* YOUR ASSIGNMENT
Retype the data in its entirety, with no word changed.
Segment Start: RECORDS TO PROCESS
==> src/rtl/spd_eeprom.sv <==
module spd_eeprom #(
    parameter int         ADDR_W      = 8,
    parameter int         DATA_W      = 8,
    parameter logic [6:0] DEV_ADDR    = 7'h50,
    parameter int         LOCK_BOUND  = 128,
    parameter int         SYNC_STAGES = 2
) (
    input  logic              clk,
    input  logic              rst_n,
    input  logic              scl_i,
    input  logic              sda_i,
    output logic              sda_oe,
    input  logic              wp_i,
    input  logic              pre_en,
    input  logic [ADDR_W-1:0] pre_addr,
    input  logic [DATA_W-1:0] pre_data
);

    logic              sda_q;
    logic              scl_rise;
    logic              scl_fall;
    logic              start_det;
    logic              stop_det;
    logic              wr_en;
    logic [ADDR_W-1:0] ptr;
    logic [DATA_W-1:0] wr_data;
    logic [DATA_W-1:0] rd_data;

    spd_line_sync #(
        .SYNC_STAGES(SYNC_STAGES)
    ) u_sync (
        .clk      (clk),
        .rst_n    (rst_n),
        .scl_i    (scl_i),
        .sda_i    (sda_i),
        .sda_q    (sda_q),
        .scl_rise (scl_rise),
        .scl_fall (scl_fall),
        .start_det(start_det),
        .stop_det (stop_det)
    );

    spd_fsm #(
        .ADDR_W  (ADDR_W),
        .DATA_W  (DATA_W),
        .DEV_ADDR(DEV_ADDR)
    ) u_fsm (
        .clk      (clk),
        .rst_n    (rst_n),
        .sda_q    (sda_q),
        .scl_rise (scl_rise),
        .scl_fall (scl_fall),
        .start_det(start_det),
        .stop_det (stop_det),
        .rd_data  (rd_data),
        .sda_oe   (sda_oe),
        .wr_en    (wr_en),
        .ptr      (ptr),
        .wr_data  (wr_data)
    );

    spd_store #(
        .ADDR_W    (ADDR_W),
        .DATA_W    (DATA_W),
        .LOCK_BOUND(LOCK_BOUND)
    ) u_store (
        .clk     (clk),
        .rst_n   (rst_n),
        .pre_en  (pre_en),
        .pre_addr(pre_addr),
        .pre_data(pre_data),
        .wr_en   (wr_en),
        .wr_addr (ptr),
        .wr_data (wr_data),
        .wp      (wp_i),
        .rd_addr (ptr),
        .rd_data (rd_data)
    );

endmodule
Segment End: RECORDS TO PROCESS
* ANSWER BELOW
==> src/rtl/spd_eeprom.sv <==
module spd_eeprom #(
    parameter int         ADDR_W      = 8,
    parameter int         DATA_W      = 8,
    parameter logic [6:0] DEV_ADDR    = 7'h50,
    parameter int         LOCK_BOUND  = 128,
    parameter int         SYNC_STAGES = 2
) (
    input  logic              clk,
    input  logic              rst_n,
    input  logic              scl_i,
    input  logic              sda_i,
    output logic              sda_oe,
    input  logic              wp_i,
    input  logic              pre_en,
    input  logic [ADDR_W-1:0] pre_addr,
    input  logic [DATA_W-1:0] pre_data
);

    logic              sda_q;
    logic              scl_rise;
    logic              scl_fall;
    logic              start_det;
    logic              stop_det;
    logic              wr_en;
    logic [ADDR_W-1:0] ptr;
    logic [DATA_W-1:0] wr_data;
    logic [DATA_W-1:0] rd_data;

    spd_line_sync #(
        .SYNC_STAGES(SYNC_STAGES)
    ) u_sync (
        .clk      (clk),
        .rst_n    (rst_n),
        .scl_i    (scl_i),
        .sda_i    (sda_i),
        .sda_q    (sda_q),
        .scl_rise (scl_rise),
        .scl_fall (scl_fall),
        .start_det(start_det),
        .stop_det (stop_det)
    );

    spd_fsm #(
        .ADDR_W  (ADDR_W),
        .DATA_W  (DATA_W),
        .DEV_ADDR(DEV_ADDR)
    ) u_fsm (
        .clk      (clk),
        .rst_n    (rst_n),
        .sda_q    (sda_q),
        .scl_rise (scl_rise),
        .scl_fall (scl_fall),
        .start_det(start_det),
        .stop_det (stop_det),
        .rd_data  (rd_data),
        .sda_oe   (sda_oe),
        .wr_en    (wr_en),
        .ptr      (ptr),
        .wr_data  (wr_data)
    );

    spd_store #(
        .ADDR_W    (ADDR_W),
        .DATA_W    (DATA_W),
        .LOCK_BOUND(LOCK_BOUND)
    ) u_store (
        .clk     (clk),
        .rst_n   (rst_n),
        .pre_en  (pre_en),
        .pre_addr(pre_addr),
        .pre_data(pre_data),
        .wr_en   (wr_en),
        .wr_addr (ptr),
        .wr_data (wr_data),
        .wp      (wp_i),
        .rd_addr (ptr),
        .rd_data (rd_data)
    );

endmodule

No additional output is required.